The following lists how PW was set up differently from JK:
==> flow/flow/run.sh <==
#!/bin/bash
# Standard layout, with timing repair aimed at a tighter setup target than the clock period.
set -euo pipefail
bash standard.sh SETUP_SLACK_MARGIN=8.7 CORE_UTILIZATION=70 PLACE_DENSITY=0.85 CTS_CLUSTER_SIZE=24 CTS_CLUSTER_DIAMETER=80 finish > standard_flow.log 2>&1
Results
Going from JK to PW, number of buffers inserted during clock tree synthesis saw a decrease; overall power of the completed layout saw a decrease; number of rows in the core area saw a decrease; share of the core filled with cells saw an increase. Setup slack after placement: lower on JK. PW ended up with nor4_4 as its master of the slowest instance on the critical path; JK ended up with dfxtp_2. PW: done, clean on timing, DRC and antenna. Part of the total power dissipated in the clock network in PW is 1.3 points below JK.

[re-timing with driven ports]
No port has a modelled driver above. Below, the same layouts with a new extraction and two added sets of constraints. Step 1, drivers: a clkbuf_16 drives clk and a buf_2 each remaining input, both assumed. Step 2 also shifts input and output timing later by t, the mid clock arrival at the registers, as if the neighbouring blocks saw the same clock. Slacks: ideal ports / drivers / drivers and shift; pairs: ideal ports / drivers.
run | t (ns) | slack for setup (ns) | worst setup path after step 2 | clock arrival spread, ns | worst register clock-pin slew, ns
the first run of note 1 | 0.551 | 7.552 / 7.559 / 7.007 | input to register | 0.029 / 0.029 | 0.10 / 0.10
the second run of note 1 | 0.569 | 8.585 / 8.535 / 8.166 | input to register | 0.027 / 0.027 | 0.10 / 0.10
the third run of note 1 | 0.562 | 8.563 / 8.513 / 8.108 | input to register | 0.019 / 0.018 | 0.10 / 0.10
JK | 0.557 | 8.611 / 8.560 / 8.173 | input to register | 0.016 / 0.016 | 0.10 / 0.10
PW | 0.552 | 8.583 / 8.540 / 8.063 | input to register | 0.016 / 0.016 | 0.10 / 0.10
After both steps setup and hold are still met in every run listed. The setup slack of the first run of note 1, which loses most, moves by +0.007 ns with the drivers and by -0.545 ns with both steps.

────

In the listing, find each line with the string "first" and copy it.

the first run of note 1 | 0.551 | 7.552 / 7.559 / 7.007 | input to register | 0.029 / 0.029 | 0.10 / 0.10
After both steps setup and hold are still met in every run listed. The setup slack of the first run of note 1, which loses most, moves by +0.007 ns with the drivers and by -0.545 ns with both steps.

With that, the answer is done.